Concerns about the viability and security of mobile devices were among several issues brought up by health IT leaders with regard to network challenges and barriers as outlined in a newly released HIMSS Analytics report. The report, which was based on a small focus group convened at HIMSS13 in March, also found that while the participants shared similar infrastructure priorities, they differed in their plans for taking action on those priorities.
With regard to a bring-your-own-device policy, for instance, while one panel member talked about taking a "slow approach" to implementation, another said that organizations would have no choice but to evolve as employee demand grows.
Additionally, while some participants expressed trepidation with regard to cloud computing, others said they felt comfortable using a private cloud hosted by their software vendor.
"As the healthcare industry becomes increasingly focused on utilizing technology to improve patient care, health IT leaders are examining their network infrastructures to ensure they have a strong, reliable and scalable foundation," Karen Schmidt, vice president of enterprise marketing for Comcast, which sponsored the survey, said in a statement.

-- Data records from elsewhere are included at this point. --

==> run a: inputs <==
## hbridgecontroller
module hbridgecontroller(
input PCLK, 				 
input PRESERN, 				 
input PSEL, 				 
input PENABLE, 				 
output wire PREADY, 		 
output wire PSLVERR,		 
input PWRITE,				 
input [31:0] PADDR,			 
input wire [31:0] PWDATA,	 
output reg [31:0] PRDATA,	 
output reg motor1_pwm,
output reg motor2_pwm,
output reg [1:0] motor1_ctrl,
output reg [1:0] motor2_ctrl
);
Settings: LEC_CHECK=0, ABC_AREA=1, CAP_MARGIN=0, CORE_MARGIN=2, CORE_UTILIZATION=70, CTS_CLUSTER_DIAMETER=353, CTS_CLUSTER_SIZE=15, HOLD_SLACK_MARGIN=0.29, PLACE_DENSITY_LB_ADDON=0.04, SETUP_SLACK_MARGIN=1.8, SLEW_MARGIN=20; clock period 11.8 ns.
run.sh (not shown) runs the stock make flow with config.mk's settings and CLKGATE_MAP_FILE=.
==> inputs of run b, as changes to run a <==
ABC_AREA = unset   (was 1)
CAP_MARGIN = 20   (was 0)
CORE_UTILIZATION = 64   (was 70)
CTS_CLUSTER_DIAMETER = 51   (was 353)
CTS_CLUSTER_SIZE = unset   (was 15)
HOLD_SLACK_MARGIN = unset   (was 0.29)
PLACE_DENSITY_LB_ADDON = unset   (was 0.04)
SETUP_SLACK_MARGIN = unset   (was 1.8)
TNS_END_PERCENT = 5   (was unset)
==> flow/constraint.sdc (replaced) <==
create_clock -name core_clock -period 15.1 [get_ports {PCLK}]
set_input_delay 3.0200 -clock core_clock [delete_from_list [all_inputs] [get_ports {PCLK}]]
set_output_delay 3.0200 -clock core_clock [all_outputs]
set_load 0.01 [all_outputs]
==> results <==
metric	run b	run a
Aoi share	27.48%	10.04%
Outcome	stopped before the end	stopped before the end
Failing step	global routing (5_1_grt)	clock tree synthesis (4_1_cts)
Gp weighted congestion	0.9802	0.9317
Placed wire-length estimate after detailed placement	47.57 mm	42.43 mm
Synthesized cell area	0.01736 mm2	0.01747 mm2
Yosys cell count	2271	2471
Post-synthesis share of cell area spent on full adders, half adders and majority gates	17.45%	16.86%
Yosys chip area	0.01736 mm2	0.01747 mm2
Area of the core	0.02680 mm2	0.02439 mm2
Syn Inst Count	2271	2471
Placed standard-cell area	0.02252 mm2	0.02166 mm2
Die area	0.02846 mm2	0.02623 mm2
Mux contribution to synthesized area	3.149%	0.1934%
Width of the chip	168.7 um	162.0 um
Share of the core filled by cells before placement	64.79%	71.61%
Area leader share	15.45%	15.36%
Mean instance size in the synthesized netlist	7.645 um2	7.068 um2
Sequential cell area fraction in the yosys report	15.45%	15.36%
Num rows	60	57
Die Y-Extent	168.7 um	162.0 um
Share of the synthesized netlist area taken by xor and xnor gates	5.967%	3.947%
Most frequent cell after synthesis	sky130_fd_sc_hd__inv_1	sky130_fd_sc_hd__nand2_1
Number of cells in the design after placement	3180	3264
Post-placement setup slack	-1.876 ns	-2.857 ns

---

==> inputs of v24 <==
==> flow/design.v <==
module hbridgecontroller(
input PCLK, 				 
input PRESERN, 				 
input PSEL, 				 
input PENABLE, 				 
output wire PREADY, 		 
output wire PSLVERR,		 
input PWRITE,				 
input [31:0] PADDR,			 
input wire [31:0] PWDATA,	 
output reg [31:0] PRDATA,	 
output reg motor1_pwm,
output reg motor2_pwm,
output reg [1:0] motor1_ctrl,
output reg [1:0] motor2_ctrl
); 
assign PSLVERR = 0;
assign PREADY = 1;
wire write_enable = (PENABLE && PWRITE && PSEL);
wire read_enable = (!PWRITE && PSEL); 
wire M1CTRL_WRITE = write_enable && (PADDR[15:0] == 16'h0000);
wire M1CTRL_READ = read_enable && (PADDR[15:0] == 16'h0000);
wire M2CTRL_WRITE = write_enable && (PADDR[15:0] == 16'h0004);
wire M2CTRL_READ = read_enable && (PADDR[15:0] == 16'h0004);
wire M1SPEED_WRITE = write_enable && (PADDR[15:0] == 16'h0008);
wire M1SPEED_READ = read_enable && (PADDR[15:0] == 16'h0008);
wire M2SPEED_WRITE = write_enable && (PADDR[15:0] == 16'h000c);
wire M2SPEED_READ = read_enable && (PADDR[15:0] == 16'h000c);
reg [31:0] counter;
parameter PWM_PERIOD = 200000;   
reg [31:0] M1_duty, M2_duty;
reg [31:0] M1_duty_v, M2_duty_v;
always @(posedge PCLK)
begin
    if (!PRESERN) counter = 0;
    else if (counter >= PWM_PERIOD) counter = 0;
    else counter = counter + 1;
    if (counter < M1_duty && M1_duty > (PWM_PERIOD >> 4)) motor1_pwm <= 1;
    else motor1_pwm <= 0;
    if (counter < M2_duty && M2_duty > (PWM_PERIOD >> 4)) motor2_pwm <= 1;
    else motor2_pwm <= 0;
end
always @(posedge PCLK)
begin
    M1_duty_v = M1_duty;
    M2_duty_v = M2_duty;
	if(!PRESERN)
	begin
        M1_duty_v = 0;
        M2_duty_v = 0;
        motor1_ctrl = 2'b10;
        motor2_ctrl = 2'b10;
    end
    if (M1CTRL_WRITE)
    begin
        if (PWDATA != 0) motor1_ctrl = 2'b01;
        else motor1_ctrl = 2'b10;
    end
    else if (M1CTRL_READ)
    begin
        if (motor1_ctrl == 2'b10) PRDATA = 1;
        else PRDATA = 0;
    end
    if (M2CTRL_WRITE)
    begin
        if (PWDATA != 0) motor2_ctrl = 2'b01;
        else motor2_ctrl = 2'b10;
    end
    else if (M2CTRL_READ)
    begin
        if (motor2_ctrl == 2'b10) PRDATA = 1;
        else PRDATA = 0;
    end
    else if (M1SPEED_WRITE) 
    begin
        M1_duty_v = (PWM_PERIOD * PWDATA[15:0]) >> 8;
        if (M1_duty_v > PWM_PERIOD) M1_duty_v = PWM_PERIOD;
    end
    else if (M1SPEED_READ) PRDATA = ( M1_duty_v / PWM_PERIOD );
    else if (M2SPEED_WRITE) 
    begin
        M2_duty_v = (PWM_PERIOD * PWDATA[15:0]) >> 8;
        if (M2_duty_v > PWM_PERIOD) M2_duty_v = PWM_PERIOD;
    end
    else if (M2SPEED_READ) PRDATA = ( M2_duty_v / PWM_PERIOD );
    M1_duty <= M1_duty_v;
    M2_duty <= M2_duty_v;
end
endmodule
==> inputs of run a <==
Design calculator, start of the top module:
module calculator (input CLOCK_50,
							input RESET,
							input KEYPRESSED,
							input [3:0] KEYCODE,
							input [3:0] KEY,
							output [0:6] HEX0, HEX1, HEX2, HEX3, HEX4, HEX5, HEX6, HEX7
							);
		wire clockmain = CLOCK_50;
		wire rst = RESET;
		wire [3:0] keycode = KEYCODE;
		wire keystrobe;
		wire load_A, load_B;
		wire bksp_A, bksp_B;
		posedgetrigger keypressedge (.clock(clockmain), .rst(rst), .signal(KEYPRESSED), .strobe(keystrobe));
		wire dig_strobe, reset_strobe, ex_strobe, op_strobe, sub_strobe;
		wire [3:0] dig_code;
		wire [1:0] op_code;
		inputhandler keypad (
			.keystrobe(keystrobe),
			.keycode(keycode),
			.dig_strobe(dig_strobe),
			.reset_strobe(reset_strobe),
			.ex_strobe(ex_strobe),
			.op_strobe(op_strobe),
			.sub_strobe(sub_strobe),
			.dig_code(dig_code),
			.op_code(op_code)
		);
		wire bksp_strobe, MS_strobe, MR_strobe, MC_strobe;
		PBhandler PB (
			.KEY(KEY),
			.clock(clockmain),
			.rst(rst),
			.bksp_strobe(bksp_strobe),
			.MS_strobe(MS_strobe),
			.MR_strobe(MR_strobe),
			.MC_strobe(MC_strobe)
		);
		wire [1:0] display_select;
		wire load_op, reset_state, execute, load_A_mem, load_B_mem, load_mem, clear_mem;
		control FSM (
			.dig_in(dig_strobe),
			.reset_in(reset_strobe),
			.ex_in(ex_strobe),
			.op_in(op_strobe),
			.bksp_in(bksp_strobe),
			.MS_in(MS_strobe),
			.MR_in(MR_strobe),
			.MC_in(MC_strobe),
			.sub_in(sub_strobe),
			.clock(clockmain),
			.rst(rst),
			.bksp_A(bksp_A),
			.bksp_B(bksp_B),
			.load_A(load_A),
			.load_B(load_B),
			.load_mem(load_mem),
			.clear_mem(clear_mem),
			.load_A_mem(load_A_mem),
			.load_B_mem(load_B_mem),
			.load_op(load_op),
			.reset_out(reset_state),
			.execute(execute),  
			.display_select(display_select)
		);
		wire[31:0] reg_A, reg_B;
		wire [31:0] memory_selected, memory_stored;
		bcdreg operand_A (.clock(clockmain), .rst(rst),
							.digit(dig_code),
							.load(load_A),
							.bksp(bksp_A),
							.clear(reset_state),
							.bcdreg(reg_A),
							.mem(memory_stored),
							.load_mem(load_A_mem)
							);
		bcdreg operand_B (.clock(clockmain), .rst(rst),
							.digit(dig_code),
							.load(load_B),
							.bksp(bksp_B),
							.clear(reset_state),
  ...
Settings: LEC_CHECK=0, ABC_AREA=1, CAP_MARGIN=15, CORE_MARGIN=2, CORE_UTILIZATION=72, MAX_ROUTING_LAYER=met4, SETUP_SLACK_MARGIN=3.78, SLEW_MARGIN=20; clock period 30.7 ns.
run.sh (not shown) runs the stock make flow with config.mk's settings and CLKGATE_MAP_FILE=.
==> inputs of run b, as changes to run a <==
--- a/flow/config.mk
+++ b/flow/config.mk
@@ -8,7 +8,5 @@
 export ABC_AREA = 1
-export CAP_MARGIN = 15
+export CAP_MARGIN = 20
 export CORE_MARGIN = 2
-export CORE_UTILIZATION = 72
-export MAX_ROUTING_LAYER = met4
-export SETUP_SLACK_MARGIN = 3.78
+export CORE_UTILIZATION = 44
 export SLEW_MARGIN = 20
==> flow/constraint.sdc (replaced) <==
create_clock -name core_clock -period 33.3 [get_ports {CLOCK_50}]
set_input_delay 6.6600 -clock core_clock [delete_from_list [all_inputs] [get_ports {CLOCK_50}]]
set_output_delay 6.6600 -clock core_clock [all_outputs]
set_load 0.01 [all_outputs]
==> comparison table <==
Status: run a finished with violations; run b finished clean
Violated checks: run a capacitance limit, slew limit; run b -
Setup Slack @ Placement: run a -0.210 ns; run b 0.354 ns
Register Area: run a 4820 um^2; run b 4800 um^2
Most frequent cell on the critical path: run a sky130_fd_sc_hd__inv_1; run b sky130_fd_sc_hd__nand2_1
Peak Freq: run a 34.0 MHz; run b 33.1 MHz
Multi-input combinational area share: run a 0.720; run b 0.725
Non-clk buf share: run a 0.0576; run b 0.0298
Clock slew at reported path FFs: run a 0.07 ns; run b 0.06 ns
Number of max-capacitance violations reported: run a 1; run b 0
Worst r2r path cells: run a 178; run b 198
Pins Over Slew Limit: run a 5; run b 0
Final cycle utilization of the critical path: run a 0.957; run b 0.907
Number of buffers other than clock buffers in the final layout: run a 401; run b 193
Clock buffer count in the final layout: run a 33; run b 36
Average routed wire per standard cell: run a 17.4 um; run b 15.2 um
== run 1 ==
## calc
module calc(
    input clk,  
    input rst_n,  
    input [7:0] num,
    input [2:0] op,
    input start,
    output reg [15:0] result,
    output reg [15:0] display_val,  
    output [2:0] led_op,  
    output reg stop
);
reg [15:0] local_result;
reg local_stop;
localparam ADD = 3'd6;
localparam SUB = 3'd5;
localparam MUL = 3'd4;
localparam DIV = 3'd1;
localparam ENT = 3'd2;
localparam CLR = 3'd3;
reg [15:0] a, b;
reg [2:0] local_op;
assign led_op = local_op;  
wire [15:0] res_add, res_sub, res_mul, res_div;
i16_add u_add(.a(a), .b(b), .valid_in(1'b1), .sum(res_add), .carry_out(), .ready_out());
i16_sub u_sub(.a(a), .b(b), .valid_in(1'b1), .diff(res_sub), .borrow_out(), .ready_out());
i16_mul u_mul(.a(a), .b(b), .valid_in(1'b1), .prod(res_mul), .ready_out());
i16_div u_div(.a(a), .b(b), .valid_in(1'b1), .quot(res_div), .ready_out());
localparam S_INPUT_A = 2'b00;
localparam S_INPUT_B = 2'b01;
reg [2:0] state;
always @(posedge clk) begin
	if (~rst_n) begin
    	local_stop <= 0;
        a <= 0;
        b <= 0;
        local_result <= 0;
        display_val <= 0;
        local_op <= 0;
        state <= S_INPUT_A;
    end else begin
        if (~start&local_stop) begin
        local_stop <= 0;
        end else if (start&~local_stop) begin
            case (state)
            S_INPUT_A: begin
                if (op == CLR) begin
                    a <= 0; b <= 0; display_val <= 0; local_result <= 0; local_op <= 0;
                end else if (op == ADD || op == SUB || op == MUL || op == DIV) begin
                    local_op <= op;
                    b <= 0;
                    state <= S_INPUT_B;
                end else if (op == 0) begin
                    a <= a * 16'd10 + {8'd0, num};
                    display_val <= a * 16'd10 + {8'd0, num};
                end
            end
            S_INPUT_B: begin
                if (op == CLR) begin
  ...
Size in the first run: ~5,500 cells after synthesis, ~87 flip-flops, roughly 50 I/O pins.
Settings: LEC_CHECK=0, ABC_AREA=1, CAP_MARGIN=15, CELL_PAD_IN_SITES_GLOBAL_PLACEMENT=0, CORE_MARGIN=2, CORE_UTILIZATION=72, CTS_CLUSTER_DIAMETER=248, CTS_CLUSTER_SIZE=35, GPL_ROUTABILITY_DRIVEN=1, GPL_TIMING_DRIVEN=1, HOLD_SLACK_MARGIN=-0.08, MIN_ROUTING_LAYER=met1, PLACE_DENSITY=0.62, SETUP_SLACK_MARGIN=-1.07, SLEW_MARGIN=40, TNS_END_PERCENT=10; clock period 35.5 ns.
run.sh (not shown) runs the stock make flow with config.mk's settings and CLKGATE_MAP_FILE=.
Run 1: aborted in clock tree synthesis (4_1_cts) (tool error)
## Diff of input files: run 2 against run 1
Settings: MIN_ROUTING_LAYER changed from met1 to met2; PLACE_DENSITY removed (was 0.62); SETUP_SLACK_MARGIN changed from -1.07 to 2.37; CELL_PAD_IN_SITES_GLOBAL_PLACEMENT changed from 0 to 1; GPL_TIMING_DRIVEN changed from 1 to 0; CTS_CLUSTER_SIZE removed (was 35); ABC_AREA removed (was 1); PLACE_DENSITY_LB_ADDON newly set to 0.3; CTS_CLUSTER_DIAMETER removed (was 248); HOLD_SLACK_MARGIN removed (was -0.08); CORE_UTILIZATION changed from 72 to 22; the clock period (ns, I/O delays scaled along) changed from 35.5 to 43.2.
Findings:
What the final checks of run 2 revealed, after a flow that finished every stage, was a layout that fails on negative setup slack.
Going from run 1 to run 2, placed instance area dropped about 13%; horizontal die dimension climbed about 80%; number of cells in the design after placement dropped 441; core utilization before placement dropped 51 points; chip area estimate from yosys synthesis dropped about 3.4%.
Compared with run 1, run 2 shows synthesized instance count that has gone down by more than 10%.
Of run 2 and run 1, the run reporting the higher xor-xnor portion of the synthesized cell area was run 2.
The inputs of run 3 differ from those of run 2 as listed below.
Settings: changing TNS_END_PERCENT from 10 to 45; removing PLACE_DENSITY_LB_ADDON (formerly 0.3); setting MAX_ROUTING_LAYER to met4 for the first time; setting HOLD_SLACK_MARGIN to 0.27 for the first time; setting CTS_CLUSTER_SIZE to 25 for the first time; changing CORE_MARGIN from 2 to 6; setting CTS_CLUSTER_DIAMETER to 175 for the first time; removing SETUP_SLACK_MARGIN (formerly 2.37); setting PLACE_DENSITY to 0.73 for the first time; setting CELL_PAD_IN_SITES_DETAIL_PLACEMENT to 2 for the first time; changing MIN_ROUTING_LAYER from met2 to met1; changing the clock period (ns, I/O delays scaled along) from 43.2 to 39.8.
- Looking at routability-driven placement congestion ratio, run 3 sits 1.4% lower than run 2 does.
- Total cell area at the placement stage delta (run 2 -> run 3): insignificant
- Of run 3 and run 2, it is run 3 that has the higher total die size.
- Die extent in y: lower on run 2
- Changes observed in run 3 relative to run 2: synthesized cell count was more or less identical, floorplan-stage core utilization climbed 0.16 points, half-perimeter wire length after placement shows an increase of 24 mm.
- Reported for run 3 and run 2, post-synthesis cell area turned out identical to the last digit.
- Run 3 is listed as incomplete: the tool reported an error in global routing (5_1_grt) and the run ended there.
- Count of instances resized after the clock tree is built was lower in the run labelled run 2.
diff inputs: run 3 => run 4
Settings: PLACE_DENSITY no longer set, was 0.73; CORE_MARGIN now 9, was 6; CELL_PAD_IN_SITES_DETAIL_PLACEMENT no longer set, was 2; PLACE_DENSITY_LB_ADDON now 0.3, previously not set; CTS_CLUSTER_DIAMETER no longer set, was 175; HOLD_SLACK_MARGIN no longer set, was 0.27; SETUP_SLACK_MARGIN now 5.0, previously not set; CTS_CLUSTER_SIZE no longer set, was 25; TNS_END_PERCENT now 10, was 45; the clock period (ns, I/O delays scaled along) now 80.0, was 39.8.
Findings:
Run 4 completed; timing, DRC and antenna clean. Run 4 ended up with a lower number of buffers inserted to repair setup after CTS than run 3 did. Vertical die size: run 4 higher than run 3. Reported for run 4 and run 3, boundary pin count turned out identical to the last digit. | die size | higher: run 4 |. Compared with run 3, run 4 shows post-place instance area lower by 680 um^2. Diff run 3..run 4 | number of distinct library cells after synthesis | unchanged. Run 3 → run 4: weighted congestion reported at the end of routability-driven placement moved down; cell resize tally after clock tree synthesis moved down.
The inputs of run 5 differ from those of run 4 as listed below.
Settings: changing CAP_MARGIN from 15 to 20; removing CELL_PAD_IN_SITES_GLOBAL_PLACEMENT (formerly 1); removing MAX_ROUTING_LAYER (formerly met4); changing CORE_MARGIN from 9 to 2; changing SLEW_MARGIN from 40 to 20; removing GPL_ROUTABILITY_DRIVEN (formerly 1); removing MIN_ROUTING_LAYER (formerly met1); changing CORE_UTILIZATION from 22 to 59; removing SETUP_SLACK_MARGIN (formerly 5.0); removing TNS_END_PERCENT (formerly 10); removing GPL_TIMING_DRIVEN (formerly 0); removing PLACE_DENSITY_LB_ADDON (formerly 0.3); changing the clock period (ns, I/O delays scaled along) from 80.0 to 29.2.
[summary]
Number of instances in the synthesized netlist came out exactly the same in run 5 and run 4.
Run 5 never completed; the flow aborted with a tool error in global routing (5_1_grt).
From run 4 to run 5 the numbers moved as follows: number of placement rows fell by 54; post-cts resize count now sits higher.
Lower placed cell count among run 5 and run 4: run 4
Looking at chip area, run 5 sits about 65% below run 4.
[compare] base=run 4 new=run 5: last weighted congestion value of the routability-driven placer went up; number of flops mapped to enable cells by yosys closely matched the old numbers; total half-perimeter wirelength after legalization and detailed placement fell 1.9 mm; die boundary width shows a reduction of about 40%.

---

v29:
calc again, from the RTL that the note above started with.
==> flow/config.mk <==
export PLATFORM = sky130hd
export DESIGN_NAME = calc
export DESIGN_NICKNAME = calc
export VERILOG_FILES = /design/flow/design.v
export SDC_FILE = /design/flow/constraint.sdc
export NUM_CORES = 4
export LEC_CHECK = 0
export CAP_MARGIN = 20
export CORE_MARGIN = 2
export CORE_UTILIZATION = 70
export CTS_CLUSTER_SIZE = 40
export HOLD_SLACK_MARGIN = -0.1
export SETUP_SLACK_MARGIN = 5.0
export SLEW_MARGIN = 20
==> flow/constraint.sdc <==
create_clock -name core_clock -period 47.8 [get_ports {clk}]
set_input_delay 9.5600 -clock core_clock [delete_from_list [all_inputs] [get_ports {clk}]]
set_output_delay 9.5600 -clock core_clock [all_outputs]
set_load 0.01 [all_outputs]
v29 finished all stages; however, its layout fails the closing checks, the failures being max-capacitance violations, max-slew violations, negative setup slack.
Changes in v28 relative to v29:
-- flow/config.mk --
<<< v29, line 8
export CAP_MARGIN = 20
export CORE_MARGIN = 2
export CORE_UTILIZATION = 70
export CTS_CLUSTER_SIZE = 40
export HOLD_SLACK_MARGIN = -0.1
export SETUP_SLACK_MARGIN = 5.0
export SLEW_MARGIN = 20
>>> v28, line 8
export CAP_MARGIN = 20
export CORE_MARGIN = 2
export CORE_UTILIZATION = 40
export PLACE_DENSITY = 0.6
export SLEW_MARGIN = 20
==> flow/constraint.sdc <==
create_clock -name core_clock -period 52.6 [get_ports {clk}]
set_input_delay 10.5200 -clock core_clock [delete_from_list [all_inputs] [get_ports {clk}]]
set_output_delay 10.5200 -clock core_clock [all_outputs]
set_load 0.01 [all_outputs]
==> comparison <==
Of v29 and v28, just one finished clean: v28.
In v29 the implementation ran to completion but is not tape-out ready, as the final checks report max-capacitance violations, max-slew violations, negative setup slack.
Diff v29 -> v28 | logic depth of the worst register-to-register path | decrease of about 1.3%
Diff v29 -> v28: multi-input combinational area share rose by 1.1 points.
[v28 vs v29] total via count in the routed design: lower in v28
### flow/config.mk
export PLATFORM = sky130hd
export DESIGN_NAME = master_ahb
export DESIGN_NICKNAME = master_ahb
export VERILOG_FILES = /design/flow/design.v
export SDC_FILE = /design/flow/constraint.sdc
export NUM_CORES = 4
export LEC_CHECK = 0
export CAP_MARGIN = 40
export CELL_PAD_IN_SITES_DETAIL_PLACEMENT = 0
export CORE_MARGIN = 2
export CORE_UTILIZATION = 71
export CTS_CLUSTER_SIZE = 51
export MAX_ROUTING_LAYER = met5
export SETUP_SLACK_MARGIN = -0.12
export SLEW_MARGIN = 30
export TNS_END_PERCENT = 100
### flow/constraint.sdc
create_clock -name core_clock -period 2.24 [get_ports {clk_master}]
set_input_delay 0.4480 -clock core_clock [delete_from_list [all_inputs] [get_ports {clk_master}]]
set_output_delay 0.4480 -clock core_clock [all_outputs]
set_load 0.01 [all_outputs]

Executive support also was talked about as a potential barrier to creating a reliable network infrastructure by the focus group. "While some participants indicated that their executive teams were supportive of the investment needed to acquire and maintain the organization's infrastructure, this [was] not a universal experience," the report authors wrote. "Several participants reported that they had to educate their executive team about the nature of networks, including the fact that licenses need to be upgraded annually, and that additional staff may be needed to support different types of technology."
A report by Level 3 Communications published in February found network security and infrastructure upgrades to be among healthcare CIOs' top priorities for 2013. According to an (ISC)2 report released the same month, however, many healthcare security pros said they were understaffed.